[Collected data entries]
Source: an optimization exercise on an open RTL-to-GDS flow (aim: small area, a short achievable clock period and few clock cycles). Production flows keep margins and buffers that such runs may drop.
In this exercise RTL edits were held to simulation tests only and were not proved equivalent to the original.
Power figures rest on the tool's default switching activity, not on a simulated workload.

==> onyx: inputs <==
// int8_gemm_kernel
module int8_gemm_kernel (
    input  wire        clk,
    input  wire        rst_n,
    input  wire        reg_valid,
    input  wire        reg_write,
    input  wire [3:0]  reg_addr,
    input  wire [31:0] reg_wdata,
    output reg  [31:0] reg_rdata,
    input  wire        rx_toggle,
    input  wire [7:0]  rx_data,
    output wire        irq
);
==> flow/config.mk <==
export PLATFORM = sky130hd
export DESIGN_NAME = int8_gemm_kernel
export DESIGN_NICKNAME = int8_gemm_kernel
export VERILOG_FILES = /design/flow/design.v
export SDC_FILE = /design/flow/constraint.sdc
export NUM_CORES = 4
export LEC_CHECK = 0
export CAP_MARGIN = 30
export CORE_MARGIN = 2
export CORE_UTILIZATION = 35
export PLACE_DENSITY = 0.55
export SETUP_SLACK_MARGIN = 5
export SLEW_MARGIN = 30
export SYNTH_MEMORY_MAX_BITS = 131072
==> flow/constraint.sdc <==
create_clock -name core_clock -period 12.0 [get_ports {clk}]
set_input_delay 2.4000 -clock core_clock [delete_from_list [all_inputs] [get_ports {clk}]]
set_output_delay 2.4000 -clock core_clock [all_outputs]
set_load 0.01 [all_outputs]
run.sh (not shown) runs the stock make flow with config.mk's settings and CLKGATE_MAP_FILE= SYNTH_SCRIPT=/design/flow/synth_recipe.tcl, a recipe that flattens the netlist after the stock synthesis.
==> willow: changes against onyx <==
--- a/flow/design.v
+++ b/flow/design.v
@@ -2897,17 +2897,17 @@
                            : ((dg[0] ? xp : 0) | (dg[1] ? xp << 1 : 0));
                 case (q)
                     0: pr0 = m;
                     1: pr1 = m << 2;
                     2: pr2 = m << 4;
                     3: pr3 = m << 6;
                 endcase
             end
-            bs = (iv ? ifirst : cur0) ? b1[AW*l +: AW] : acc1[{istep, l[1:0]}];
+            bs = (iv ? ifirst : cur0) ? b1[AW*l +: AW] : acc1[l];
             c1 = csa(pr0, pr1, pr2);
             c2 = csa(c1[AW-1:0], c1[2*AW-1:AW], pr3);
             c3 = csa(c2[AW-1:0], c2[2*AW-1:AW], bs);
             ilane[l] = cpa(c3[AW-1:0], c3[2*AW-1:AW], 1'b0);
         end
     end
     always @(posedge clk or negedge rst_n) begin
         if (!rst_n) begin
@@ -2942,31 +2942,58 @@
     wire [16*4*10-1:0] tab;
     wire [16*AW-1:0]   q2;
     wire [15:0]        rb;
     gemm_da_tab  u_tab  (.l3(l3), .x(xb), .t(tab));
     gemm_da_init u_init (.l3(l3), .sb(!c_src), .bit_idx(xbit), .q2(q2), .rb(rb));
     wire g_run  = dec ? ok_g23 : run23;
     wire g_live = xv && g_run;
     wire g_last = g_live && (xbit == 3'd0);
+    localparam integer LW = 13;
+    function [2*LW-1:0] csa13(input [LW-1:0] a, input [LW-1:0] b, input [LW-1:0] c);
+        csa13 = {((a & b) | (a & c) | (b & c)) << 1, a ^ b ^ c};
+    endfunction
+    function [LW-1:0] cpa13(input [LW-1:0] a, input [LW-1:0] b, input cin);
+        reg [LW-1:0] g, p, pp, cy;
+        integer lv, i, jj;
+        begin
+            g  = a & b;
+            p  = a ^ b;
+            pp = p;
+            g[0] = g[0] | (p[0] & cin);
+            for (lv = 0; (1 << lv) < LW; lv = lv + 1)
+                for (i = LW - 1; i >= 0; i = i - 1)
+                    if ((i >> lv) & 1) begin
+                        jj = ((i >> lv) << lv) - 1;
+                        g[i]  = g[i] | (pp[i] & g[jj]);
+                        pp[i] = pp[i] & pp[jj];
+                    end
+            cy    = {g[LW-2:0], cin};
+            cpa13 = p ^ cy;
+        end
+    endfunction
     reg [AW-1:0] lane_sum [0:15];
-    reg [AW-1:0] d0, d1, d2, d3, db;
-    reg [2*AW-1:0] e1, e2, e3;
+    reg [LW-1:0] d0, d1, d2, d3, dl, lo;
+    reg [AW-13:0] dh, dh1;
+    reg [2*LW-1:0] e1, e2, e3;
     integer j;
     always @(*) begin
         for (j = 0; j < 16; j = j + 1) begin
             d0 = tab[40*j +: 10];
             d1 = tab[40*j+10 +: 10];
             d2 = tab[40*j+20 +: 10];
             d3 = tab[40*j+30 +: 10];
-            db = first ? q2[AW*j +: AW] : {acc[j][AW-2:0], 1'b0};
-            e1 = csa(d0, d1, d2);
-            e2 = csa(e1[AW-1:0], e1[2*AW-1:AW], d3);
-            e3 = csa(e2[AW-1:0], e2[2*AW-1:AW], db);
-            lane_sum[j] = cpa(e3[AW-1:0], e3[2*AW-1:AW], rb[j]);
+            dl = first ? {1'b0, q2[AW*j +: 12]} : {1'b0, acc[j][10:0], 1'b0};
+            dh = first ? q2[AW*j+12 +: AW-12] : acc[j][AW-2:11];
+            dh1 = dh + 1'b1;
+            e1 = csa13(d0, d1, d2);
+            e2 = csa13(e1[LW-1:0], e1[2*LW-1:LW], d3);
+            e3 = csa13(e2[LW-1:0], e2[2*LW-1:LW], dl);
+            lo = cpa13(e3[LW-1:0], e3[2*LW-1:LW], rb[j]);
+            lane_sum[j] = {lo[12] ? dh1 : dh, lo[11:0]};
         end
     end
     function [15:0] plane(input src, input [2:0] b);
         integer i;
         for (i = 0; i < 16; i = i + 1)
             plane[i] = src ? abuf[i][b] : (sb[i][b] ^ (b == 3'd7));
     endfunction
     wire l1_copy = (ok_l1 || runl1) && !iv;
@@ -3073,18 +3100,18 @@
             xbit <= fb;
             first <= 1'b0;
             fb   <= fb - 3'd1;
         end
     end
     assign acc_wr = l1_copy || g_live;
     always @(posedge clk) begin
         for (j = 0; j < 16; j = j + 1) begin
-            if (i_on && istep == j / 4)
-                acc1[j] <= ilane[j % 4];
+            if (i_on)
+                acc1[j] <= (j >= 12) ? ilane[j % 4] : acc1[j + 4];
             if (l1_copy)
                 acc[j] <= acc1[j];
             else if (g_live && (j < 10 || !l3))
                 acc[j] <= lane_sum[j];
             if (ok_req && (j < 10 || !l3))
                 abuf[j] <= req_f(acc[j]);
         end
     end
- TNS_END_PERCENT: not set -> 20
==> run summary <==
metric	onyx	willow
Result of the run	finished clean	finished clean
Transition time at the pin with the least slew margin	1300 ps	1250 ps
Insertion delay to the later sink of the worst-skew pair	870 ps	860 ps
Arrival time at the worst endpoint	7860 ps	7850 ps
Proportion of synthesized chip area in sequential cells	31.3%	31.8%
Number of buffer and inverter instances along the worst setup path	4	2
Relative area of clock buffers and inverters in the final design	3.62%	3.76%
Global-route total usage across every layer	45.6%	38.8%
Synthesized cell area	112000 um2	110000 um2
Fraction of the core area covered by cells at the end of the flow	41.3%	40.6%
Logic inverters	966	950
Non-clock buffer share	6.59%	5.49%
Critical R2R Capture	acc[5][18]	acc[12][18]
Flop pwr share	26.2%	25.1%
Share of cells above drive strength 1	17.3%	14.7%
Setup Slack @ Placement	2440 ps	2520 ps
Total design power	40.5 mW	31.7 mW
Wire length on met2	288 mm	250 mm
Via count of the first global-routing pass	104527	98747
Post-synth cell types	99	100
Leak Pwr	51.1 nW	49.2 nW
Total instance count after detailed placement	16126	15815
Fmax	137 MHz	137 MHz
Testbench counts of onyx, summed over its fixed seeds: cycles 4,352.
Testbench counts of willow, summed over its fixed seeds: cycles 4,352.

[static timing again, ports no longer ideal]
In the flow no input, the clock included, has a driving cell. The finished layouts below were timed again as built, in two steps. Step 1 (the two cells are an assumption about what drives the block):
set clk [get_ports {clk}]
set_driving_cell -lib_cell sky130_fd_sc_hd__clkbuf_16 $clk
set_driving_cell -lib_cell sky130_fd_sc_hd__buf_2 [delete_from_list [all_inputs] $clk]
Step 2, shift: input delay + t, output delay - t, t = (earliest + latest rising clock arrival at the registers) / 2. This alone moves slack from input paths to output paths. Three values: ideal, step 1, step 2; two values: the first two.
| run | t, ns | setup WS [ns] | worst data-port slew with drivers (ns) |
|---|---|---|---|
| onyx | 0.925 | 4.688 / 4.688 / 4.688 | 0.12 |
| willow | 0.926 | 4.722 / 4.722 / 4.722 | 0.07 |
After both steps every run listed still meets setup and hold.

What the task asks: Print again the lines of the entries above that fall between the line holding "csa(e2[AW-1:0], e2[2*AW-1:AW], db);" and the line holding "dl = first ?", inclusive, exactly as they stand.

Completed task:
-            e3 = csa(e2[AW-1:0], e2[2*AW-1:AW], db);
-            lane_sum[j] = cpa(e3[AW-1:0], e3[2*AW-1:AW], rb[j]);
+            dl = first ? {1'b0, q2[AW*j +: 12]} : {1'b0, acc[j][10:0], 1'b0};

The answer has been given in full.